Tortured words escaped from his mouth between sobs and moans. His was a condition not so much of physical pain, but a condition of mental anguish and unbearable remorse.
He deserved no pity, no helping hand, no warm bed, no full stomach, and he knew it. He had made a bed for himself – a bed of his own design and choosing. Now he was lying in it.
He agonized over the events of the past months. What had happened? How had everything fallen apart so fast? He’d been such an idiot!
His last hope lay before him. He wanted to go home more than anything, but he was afraid. He felt he had no place there anymore – so for a long time, he had dismissed any thought of it. But as desperation threatened to swallow him whole, he had finally picked up his bruised and broken body and began his journey home.
Now, just below the hillcrest that formed the boundary of his father’s estate, he waited. He wanted so badly to take those last steps toward home, but he hesitated. He was sure he would be rejected, just as he had rejected the love and care of his own father those many months ago. He would not be welcome, he was certain of it, but what choice did he have?
Finally, as the first rays of the sunrise came streaming into the valley, the young man picked himself up and stumbled over the hilltop on the last leg of his weary travels.
“I won’t even ask him to forgive me,” he mumbled to himself. “What I’ve done is unforgivable! I’ll just admit I was wrong. I’ll throw myself on his mercy. Maybe he’ll make me one of his hired workers, at least then I’ll have food to eat…I don’t even deserve that, but I have to try…”
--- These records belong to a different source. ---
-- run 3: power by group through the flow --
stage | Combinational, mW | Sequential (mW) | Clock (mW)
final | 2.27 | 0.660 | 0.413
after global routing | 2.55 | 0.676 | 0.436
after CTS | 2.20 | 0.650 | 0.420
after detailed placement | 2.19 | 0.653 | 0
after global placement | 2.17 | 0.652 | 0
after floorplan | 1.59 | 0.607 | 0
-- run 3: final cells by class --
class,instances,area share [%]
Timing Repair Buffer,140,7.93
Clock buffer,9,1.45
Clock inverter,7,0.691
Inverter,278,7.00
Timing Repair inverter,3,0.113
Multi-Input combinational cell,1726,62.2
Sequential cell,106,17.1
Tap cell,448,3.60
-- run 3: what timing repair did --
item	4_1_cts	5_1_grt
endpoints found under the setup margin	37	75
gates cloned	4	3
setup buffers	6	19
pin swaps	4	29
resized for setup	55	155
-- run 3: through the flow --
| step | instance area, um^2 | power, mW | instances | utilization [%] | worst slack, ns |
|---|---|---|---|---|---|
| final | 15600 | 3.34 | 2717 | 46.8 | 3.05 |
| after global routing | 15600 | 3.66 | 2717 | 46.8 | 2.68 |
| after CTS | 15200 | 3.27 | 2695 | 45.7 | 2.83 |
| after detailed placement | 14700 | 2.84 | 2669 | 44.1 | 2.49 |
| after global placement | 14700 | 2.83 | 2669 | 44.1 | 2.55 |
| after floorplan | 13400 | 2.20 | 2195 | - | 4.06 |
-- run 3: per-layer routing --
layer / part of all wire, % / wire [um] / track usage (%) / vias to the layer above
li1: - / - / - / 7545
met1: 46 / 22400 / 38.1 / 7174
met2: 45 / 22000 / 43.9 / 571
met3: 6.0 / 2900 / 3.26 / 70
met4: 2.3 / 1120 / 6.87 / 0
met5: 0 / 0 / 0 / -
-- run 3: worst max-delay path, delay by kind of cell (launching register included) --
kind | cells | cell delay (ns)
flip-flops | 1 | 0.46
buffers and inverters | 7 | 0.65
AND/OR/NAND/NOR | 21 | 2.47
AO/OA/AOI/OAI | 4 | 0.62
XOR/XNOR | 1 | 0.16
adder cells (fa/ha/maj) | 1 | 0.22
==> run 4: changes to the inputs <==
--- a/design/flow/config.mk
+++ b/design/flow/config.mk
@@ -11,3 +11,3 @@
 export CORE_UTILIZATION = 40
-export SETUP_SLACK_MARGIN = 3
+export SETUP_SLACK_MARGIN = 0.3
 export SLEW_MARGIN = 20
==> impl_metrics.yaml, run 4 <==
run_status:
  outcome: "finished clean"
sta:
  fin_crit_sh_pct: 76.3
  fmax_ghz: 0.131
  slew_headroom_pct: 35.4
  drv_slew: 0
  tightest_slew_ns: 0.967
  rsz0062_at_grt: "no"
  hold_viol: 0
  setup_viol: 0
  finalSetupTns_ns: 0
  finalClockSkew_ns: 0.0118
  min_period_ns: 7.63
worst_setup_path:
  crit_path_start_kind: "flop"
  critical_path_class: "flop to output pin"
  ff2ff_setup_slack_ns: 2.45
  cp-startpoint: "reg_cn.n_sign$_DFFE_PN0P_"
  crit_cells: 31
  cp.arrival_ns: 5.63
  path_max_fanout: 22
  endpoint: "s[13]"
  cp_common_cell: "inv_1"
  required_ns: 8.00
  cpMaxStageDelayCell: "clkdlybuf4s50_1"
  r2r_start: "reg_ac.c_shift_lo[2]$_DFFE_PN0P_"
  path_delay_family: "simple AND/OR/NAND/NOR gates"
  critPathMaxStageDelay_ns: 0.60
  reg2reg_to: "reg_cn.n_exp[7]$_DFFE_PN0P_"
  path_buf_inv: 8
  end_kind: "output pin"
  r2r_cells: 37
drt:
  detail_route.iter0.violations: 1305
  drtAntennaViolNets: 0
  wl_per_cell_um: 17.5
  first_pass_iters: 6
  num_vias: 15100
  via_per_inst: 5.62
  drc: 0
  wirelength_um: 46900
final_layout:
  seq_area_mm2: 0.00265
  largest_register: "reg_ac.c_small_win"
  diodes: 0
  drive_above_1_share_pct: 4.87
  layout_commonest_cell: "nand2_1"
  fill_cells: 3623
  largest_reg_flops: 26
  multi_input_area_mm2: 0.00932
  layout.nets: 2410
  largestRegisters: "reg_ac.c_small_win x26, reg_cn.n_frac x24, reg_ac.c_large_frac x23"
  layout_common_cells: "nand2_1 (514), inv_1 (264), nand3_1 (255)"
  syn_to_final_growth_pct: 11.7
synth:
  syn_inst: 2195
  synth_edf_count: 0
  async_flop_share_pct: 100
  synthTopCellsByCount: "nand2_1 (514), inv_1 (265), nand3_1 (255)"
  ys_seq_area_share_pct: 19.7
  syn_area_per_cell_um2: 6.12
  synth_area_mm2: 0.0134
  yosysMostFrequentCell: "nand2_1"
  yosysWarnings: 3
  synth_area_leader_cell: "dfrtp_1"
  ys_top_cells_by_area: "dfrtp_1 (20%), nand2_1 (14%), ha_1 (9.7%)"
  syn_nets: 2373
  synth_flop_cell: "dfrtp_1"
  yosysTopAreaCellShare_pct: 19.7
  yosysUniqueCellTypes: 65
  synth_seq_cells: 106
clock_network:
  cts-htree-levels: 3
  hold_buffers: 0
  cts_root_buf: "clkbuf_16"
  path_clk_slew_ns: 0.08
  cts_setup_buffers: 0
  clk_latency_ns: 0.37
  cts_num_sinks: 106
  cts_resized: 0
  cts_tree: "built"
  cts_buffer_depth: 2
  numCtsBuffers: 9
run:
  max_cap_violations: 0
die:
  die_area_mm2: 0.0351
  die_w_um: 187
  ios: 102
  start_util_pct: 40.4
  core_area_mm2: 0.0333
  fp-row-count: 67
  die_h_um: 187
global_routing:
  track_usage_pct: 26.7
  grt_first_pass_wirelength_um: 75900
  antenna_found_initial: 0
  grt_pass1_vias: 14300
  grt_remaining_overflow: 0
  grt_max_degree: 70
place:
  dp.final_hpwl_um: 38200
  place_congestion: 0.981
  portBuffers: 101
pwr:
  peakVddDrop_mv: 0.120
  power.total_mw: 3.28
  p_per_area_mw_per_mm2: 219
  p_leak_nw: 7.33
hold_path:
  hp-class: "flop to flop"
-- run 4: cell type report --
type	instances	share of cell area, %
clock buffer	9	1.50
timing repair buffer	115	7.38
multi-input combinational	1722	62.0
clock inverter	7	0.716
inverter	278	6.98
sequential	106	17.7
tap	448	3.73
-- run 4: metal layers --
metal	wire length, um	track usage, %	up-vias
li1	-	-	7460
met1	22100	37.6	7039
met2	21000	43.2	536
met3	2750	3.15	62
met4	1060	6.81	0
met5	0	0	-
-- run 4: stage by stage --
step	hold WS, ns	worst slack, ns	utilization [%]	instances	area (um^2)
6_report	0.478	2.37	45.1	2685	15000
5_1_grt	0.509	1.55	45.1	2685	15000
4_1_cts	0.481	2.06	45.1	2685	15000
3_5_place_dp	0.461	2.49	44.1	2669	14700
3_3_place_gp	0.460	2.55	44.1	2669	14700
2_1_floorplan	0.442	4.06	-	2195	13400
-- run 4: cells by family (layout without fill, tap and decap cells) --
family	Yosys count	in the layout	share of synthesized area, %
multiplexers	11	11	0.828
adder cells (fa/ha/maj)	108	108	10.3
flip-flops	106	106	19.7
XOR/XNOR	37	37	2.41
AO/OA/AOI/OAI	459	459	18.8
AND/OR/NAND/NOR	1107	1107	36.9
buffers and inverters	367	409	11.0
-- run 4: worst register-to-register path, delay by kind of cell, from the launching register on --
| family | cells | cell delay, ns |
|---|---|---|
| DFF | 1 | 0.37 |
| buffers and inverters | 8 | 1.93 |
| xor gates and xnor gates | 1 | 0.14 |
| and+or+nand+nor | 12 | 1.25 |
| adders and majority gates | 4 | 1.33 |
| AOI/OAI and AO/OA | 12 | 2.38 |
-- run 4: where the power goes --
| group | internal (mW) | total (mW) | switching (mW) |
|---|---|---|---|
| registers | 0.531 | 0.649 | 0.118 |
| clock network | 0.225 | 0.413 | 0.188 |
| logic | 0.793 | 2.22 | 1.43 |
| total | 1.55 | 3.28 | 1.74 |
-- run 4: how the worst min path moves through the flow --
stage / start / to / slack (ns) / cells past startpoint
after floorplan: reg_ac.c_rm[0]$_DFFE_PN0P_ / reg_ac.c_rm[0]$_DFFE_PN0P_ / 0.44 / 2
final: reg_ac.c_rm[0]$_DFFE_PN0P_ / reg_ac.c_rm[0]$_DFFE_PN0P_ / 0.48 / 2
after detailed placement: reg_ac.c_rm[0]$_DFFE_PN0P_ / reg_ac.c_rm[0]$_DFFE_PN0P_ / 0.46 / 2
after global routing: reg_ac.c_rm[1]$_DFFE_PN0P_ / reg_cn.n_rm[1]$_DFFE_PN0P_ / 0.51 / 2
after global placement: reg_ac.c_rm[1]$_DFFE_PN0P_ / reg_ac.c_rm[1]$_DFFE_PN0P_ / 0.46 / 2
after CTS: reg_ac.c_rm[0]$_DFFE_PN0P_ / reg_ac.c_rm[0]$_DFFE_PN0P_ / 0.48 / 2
What follows belongs to an exercise in optimizing a design on an open flow for small area, a short achievable clock period and few clock cycles per item; a production flow would make more cautious choices.
RTL that was checked went through simulation tests only; none was proved equivalent to the original.
No activity file was given, so power comes from the tool's default toggle rates.

==> module div_unit, before the edit <==
module div_unit
(
    input  logic        clk,
    input  logic        rst,
    input  logic        issue,           
    input  logic [2:0]  funct3,          
    input  logic [6:0]  opcode,
    input  logic [4:0]  rd,
    input  logic [5:0]  pd,
    input  logic [2:0]  rob_idx,
    input  logic [31:0] pc,
    input  logic [31:0] ps1_value,
    input  logic [31:0] ps2_value,
    output logic        ready,           
    input  logic        cdb_dequeue,     
    output logic        res_valid,
    output logic [4:0]  res_rd,
    output logic [5:0]  res_pd,
    output logic [2:0]  res_rob_idx,
    output logic [31:0] res_value,
    output logic [31:0] res_rs1_value,
    output logic [31:0] res_rs2_value,
    output logic [31:0] res_pc,
    output logic [31:0] res_pc_next,
    output logic [6:0]  res_opcode
);
function automatic logic [5:0] bitlen(input logic [31:0] x);
    bitlen = 6'd0;
    for (int i = 0; i < 32; i++)
        if (x[i]) bitlen = i + 1;
endfunction
function automatic logic [31:0] or_down(input logic [31:0] x);
    or_down = x;
    or_down = or_down | (or_down >> 1);
    or_down = or_down | (or_down >> 2);
    or_down = or_down | (or_down >> 4);
    or_down = or_down | (or_down >> 8);
    or_down = or_down | (or_down >> 16);
endfunction
function automatic logic [31:0] or_up(input logic [31:0] x);
    or_up = x << 1;
    or_up = or_up | (or_up << 1);
    or_up = or_up | (or_up << 2);
    or_up = or_up | (or_up << 4);
    or_up = or_up | (or_up << 8);
    or_up = or_up | (or_up << 16);
endfunction
logic s_idle, s_setup, s_iter, s_done;
logic [31:0] a_r, nb_r, pc_r;  
logic [6:0]  opcode_r;
logic [4:0]  rd_r;
logic [5:0]  pd_r;
logic [2:0]  rob_r;
logic        rem_r;       
logic        sa_r, sb_r;  
logic        quick_r;     
logic [5:0]  lb_r;        
logic [5:0]  n_r;         
logic [31:0] r_r;         
logic [31:0] q_r;         
logic        sgn_i, sa_i, sb_i, dbz_i, quick_i;
logic [31:0] ma_i, mb_i, pa_i;
assign sgn_i = ~funct3[0];
assign sa_i  = sgn_i & ps1_value[31];
assign sb_i  = sgn_i & ps2_value[31];
assign dbz_i = (ps2_value == 32'd0);
assign ma_i  = ps1_value ^ {32{sa_i}};
assign mb_i  = ps2_value ^ {32{sb_i}};
assign pa_i  = or_down(ma_i);
assign quick_i = dbz_i | (|(mb_i & ~(sa_i ? {pa_i[30:0], 1'b1} : pa_i)));
logic [31:0] fx_in, fx_out;
logic        fx_neg;
assign fx_in  = s_setup ? a_r : (rem_r ? r_r : q_r);
assign fx_neg = s_setup ? sa_r : (~quick_r & (rem_r ? sa_r : (sa_r ^ sb_r)));
assign fx_out = fx_in ^ ({32{fx_neg}} & or_up(fx_in));
logic [5:0]  n_diff, n_set;
assign n_diff = n_r - lb_r + 6'd1;
assign n_set  = n_diff[5] ? 6'd32 : {n_diff[5:1] + {4'd0, n_diff[0]}, 1'b0};
logic [31:0] rot1, rot2, rot3, rot, lowmask;
assign rot1    = n_set[1] ? {fx_out[1:0], fx_out[31:2]} : fx_out;
assign rot2    = n_set[2] ? {rot1[3:0],   rot1[31:4]}   : rot1;
assign rot3    = n_set[3] ? {rot2[7:0],   rot2[31:8]}   : rot2;
assign rot     = n_set[4] ? {rot3[15:0],  rot3[31:16]}  : rot3;
assign lowmask = 32'hffffffff >> n_set;
logic [34:0] r4, nb1, nb2, d1, d2, d3, cs_s, cs_c;
logic        c_b;
logic [1:0]  qdig;
logic [31:0] r_next;
assign c_b  = ~sb_r;
assign r4   = {1'b0, r_r, q_r[31:30]};
assign nb1  = {3'b111, nb_r};
assign nb2  = {nb1[33:0], c_b};
assign d1   = r4 + nb1 + {34'd0, c_b};
assign d2   = r4 + nb2 + {34'd0, c_b};
assign cs_s = r4 ^ nb1 ^ nb2;
assign cs_c = {((r4[33:0] & nb1[33:0]) | (r4[33:0] & nb2[33:0]) | (nb1[33:0] & nb2[33:0])), c_b};
assign d3   = cs_s + cs_c + {34'd0, c_b};
always_comb begin
    if (!d3[34])      begin qdig = 2'd3; r_next = d3[31:0]; end
    else if (!d2[34]) begin qdig = 2'd2; r_next = d2[31:0]; end
    else if (!d1[34]) begin qdig = 2'd1; r_next = d1[31:0]; end
    else              begin qdig = 2'd0; r_next = r4[31:0]; end
end
assign ready     = s_idle | (s_done & cdb_dequeue);
assign res_valid = s_done;
always_ff @(posedge clk) begin
    if (rst) begin
        s_idle  <= 1'b1;
        s_setup <= 1'b0;
        s_iter  <= 1'b0;
        s_done  <= 1'b0;
    end else begin
        s_setup <= issue & ~quick_i;
        s_iter  <= s_setup | (s_iter & (n_r != 6'd2));
        s_done  <= (issue & quick_i) | (s_iter & (n_r == 6'd2)) | (s_done & ~cdb_dequeue);
        s_idle  <= (s_idle & ~issue) | (s_done & cdb_dequeue & ~issue);
    end
end
always_ff @(posedge clk) begin
    if (issue) begin
        a_r      <= ps1_value;
        nb_r     <= ps2_value ^ {32{~sb_i}};
        pc_r     <= pc;
        opcode_r <= opcode;
        rd_r     <= rd;
        pd_r     <= pd;
        rob_r    <= rob_idx;
        rem_r    <= funct3[1];
        sa_r     <= sa_i;
        sb_r     <= sb_i;
        quick_r  <= quick_i;
        lb_r     <= bitlen(mb_i);
        n_r      <= bitlen(ma_i) + {5'd0, sa_i};
    end else if (s_setup) begin
        n_r      <= n_set;
    end else if (s_iter) begin
        n_r      <= n_r - 6'd2;
    end
end
always_ff @(posedge clk) begin
    if (issue) begin
        r_r <= ps1_value;
        q_r <= {32{dbz_i}};
    end else if (s_setup) begin
        r_r <= rot & lowmask;
        q_r <= rot & ~lowmask;
    end else if (s_iter) begin
        r_r <= r_next;
        q_r <= {q_r[29:0], qdig};
    end
end
logic [31:0] pc_carry;
assign pc_carry = {~or_up(~{pc_r[31:2], 2'b11})};
assign res_rd        = rd_r;
assign res_pd        = pd_r;
assign res_rob_idx   = rob_r;
assign res_value     = fx_out;
assign res_rs1_value = a_r;
assign res_rs2_value = nb_r ^ {32{~sb_r}};
assign res_pc        = pc_r;
assign res_pc_next   = {pc_r[31:2] ^ pc_carry[31:2], pc_r[1:0]};
assign res_opcode    = opcode_r;
endmodule
Settings: LEC_CHECK=0, ABC_AREA=1, CAP_MARGIN=20, CORE_MARGIN=2, CORE_UTILIZATION=50, PLACE_DENSITY=0.65, SETUP_SLACK_MARGIN=1.0, SLEW_MARGIN=20; clock period 5.5 ns.
standard.sh (not shown) runs the stock make flow with config.mk's settings and CLKGATE_MAP_FILE= SYNTH_SCRIPT=/design/flow/synth_recipe.tcl, a recipe that flattens the netlist after the stock synthesis.
==> flow/flow/run.sh <==
#!/bin/bash
export BUFFER_PORTS_ARGS="-buffer_cell sky130_fd_sc_hd__buf_1"
bash standard.sh > standard.log 2>&1
Next try:
--- a/flow/design.v
+++ b/flow/design.v
@@ -371,11 +371,11 @@
     or_up = or_up | (or_up << 4);
     or_up = or_up | (or_up << 8);
     or_up = or_up | (or_up << 16);
 endfunction
 logic s_idle, s_setup, s_iter, s_done;
-logic [31:0] a_r, nb_r, pc_r;  
+logic [31:0] a_r, b_r, pc_r;
 logic [6:0]  opcode_r;
 logic [4:0]  rd_r;
 logic [5:0]  pd_r;
 logic [2:0]  rob_r;
 logic        rem_r;       
@@ -407,27 +407,27 @@
 assign rot1    = n_set[1] ? {fx_out[1:0], fx_out[31:2]} : fx_out;
 assign rot2    = n_set[2] ? {rot1[3:0],   rot1[31:4]}   : rot1;
 assign rot3    = n_set[3] ? {rot2[7:0],   rot2[31:8]}   : rot2;
 assign rot     = n_set[4] ? {rot3[15:0],  rot3[31:16]}  : rot3;
 assign lowmask = 32'hffffffff >> n_set;
-logic [34:0] r4, nb1, nb2, d1, d2, d3, cs_s, cs_c;
+logic [35:0] r4, nb1, nb2, d1, d2, d3, cs_s, cs_c;
 logic        c_b;
 logic [1:0]  qdig;
 logic [31:0] r_next;
 assign c_b  = ~sb_r;
-assign r4   = {1'b0, r_r, q_r[31:30]};
-assign nb1  = {3'b111, nb_r};
-assign nb2  = {nb1[33:0], c_b};
-assign d1   = r4 + nb1 + {34'd0, c_b};
-assign d2   = r4 + nb2 + {34'd0, c_b};
+assign r4   = {2'b00, r_r, q_r[31:30]};
+assign nb1  = {4'b1111, b_r ^ {32{c_b}}};
+assign nb2  = {nb1[34:0], c_b};
+assign d1   = r4 + nb1 + {35'd0, c_b};
+assign d2   = r4 + nb2 + {35'd0, c_b};
 assign cs_s = r4 ^ nb1 ^ nb2;
-assign cs_c = {((r4[33:0] & nb1[33:0]) | (r4[33:0] & nb2[33:0]) | (nb1[33:0] & nb2[33:0])), c_b};
-assign d3   = cs_s + cs_c + {34'd0, c_b};
+assign cs_c = {((r4[34:0] & nb1[34:0]) | (r4[34:0] & nb2[34:0]) | (nb1[34:0] & nb2[34:0])), c_b};
+assign d3   = cs_s + cs_c + {35'd0, c_b};
 always_comb begin
-    if (!d3[34])      begin qdig = 2'd3; r_next = d3[31:0]; end
-    else if (!d2[34]) begin qdig = 2'd2; r_next = d2[31:0]; end
-    else if (!d1[34]) begin qdig = 2'd1; r_next = d1[31:0]; end
+    if (!d3[35])      begin qdig = 2'd3; r_next = d3[31:0]; end
+    else if (!d2[35]) begin qdig = 2'd2; r_next = d2[31:0]; end
+    else if (!d1[35]) begin qdig = 2'd1; r_next = d1[31:0]; end
     else              begin qdig = 2'd0; r_next = r4[31:0]; end
 end
 assign ready     = s_idle | (s_done & cdb_dequeue);
 assign res_valid = s_done;
 always_ff @(posedge clk) begin
@@ -444,11 +444,11 @@
     end
 end
 always_ff @(posedge clk) begin
     if (issue) begin
         a_r      <= ps1_value;
-        nb_r     <= ps2_value ^ {32{~sb_i}};
+        b_r      <= ps2_value;
         pc_r     <= pc;
         opcode_r <= opcode;
         rd_r     <= rd;
         pd_r     <= pd;
         rob_r    <= rob_idx;
@@ -481,10 +481,10 @@
 assign res_rd        = rd_r;
 assign res_pd        = pd_r;
 assign res_rob_idx   = rob_r;
 assign res_value     = fx_out;
 assign res_rs1_value = a_r;
-assign res_rs2_value = nb_r ^ {32{~sb_r}};
+assign res_rs2_value = b_r;
 assign res_pc        = pc_r;
 assign res_pc_next   = {pc_r[31:2] ^ pc_carry[31:2], pc_r[1:0]};
 assign res_opcode    = opcode_r;
 endmodule
After rerunning: Setup slack improves by 330 ps. Clock power shrinks by about a fifth. Global-route usage went down by 2.1 points. Design area went down slightly. Clock skew came out lower by 8.2 ps. Routed wire length came out lower by a little under a tenth. Critical path depth went up by 1. Synthesized cell count shrinks by a few percent. Maximum frequency came out higher by a little under a tenth.
Testbench counts after the change, summed over its fixed seeds: cycles 17,896, ops 3,200.
Only the layout flow was run in the first run of this note; the RTL was not checked for function there.

[afterwards: timing with drivers on the ports]
Ports are ideal in the flow. The routed layouts listed here were re-timed in OpenROAD.
Step 1: set_driving_cell puts a clkbuf_16 on clk and a buf_2 on each other input, an assumption about the parent block.
Step 2 moves the port delays by t, midway between the first and last clock arrival at a register: inputs arrive t later, outputs are due t later. That takes back most of the time a late clock gives input paths.
a / b / c = ideal / step 1 / step 2; a / b = the first two.
run	t, ns	slack for setup (ns)	hold slack, ns	worst data-port slew with drivers (ns)
the first run	0.621	0.823 / 0.762 / 0.751	0.467 / 0.467 / 0.467	0.06
the second run	0.583	1.151 / 1.096 / 0.795	0.472 / 0.472 / 0.472	0.07
After both steps every run listed still meets setup and hold. For the second run, which loses most, drivers alone change the setup slack by -0.055 ns; drivers and shift together by -0.356 ns.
The green pastures below him were aglow with the light of a new day, long shadows filled the fertile vineyards. “I’ll just go around to the servants’ entrance. I don’t want to cause an embarrassing scene. He may not even recognize me… he may choose not to recognize me.” Apprehension gripped him, but he stumbled on. He suddenly felt very young and foolish, unable to hold his head up, or raise his eyes above the path before him. The young man steeled himself to the humiliating scene that awaited him.
Then he heard it – shouts and commotion, far in the distance, by the house. What was that? Someone running toward him? A man, running, with his arms out and his robes flowing behind him. “Am I seeing things?” The young man felt delirious. “Surely they were expecting someone else -?” He stopped in his tracks. “It can’t be…”
“Son! My son!” The old man ran as fast as he could, tears of joy streaming down his face and into his beard. He reached his son just in time to catch his fatigued body as it crumpled in a heap, into waiting arms.
Warmth and relief flooded the young man – he tried to speak, to say the words he had rehearsed all the way home, “Father, I have sinned…I am not worthy…” But his words were drowned by the tears and by the kisses of his own loving dad.
“Welcome home, my son.” The words came like spring rain on parched earth. Then his father turned to the servants who had hurried to join them. “Come. Let’s celebrate! For this son of mine was dead, but is now alive again!”
And if any had ears to hear it, the sound of angels rejoicing filled the heavens.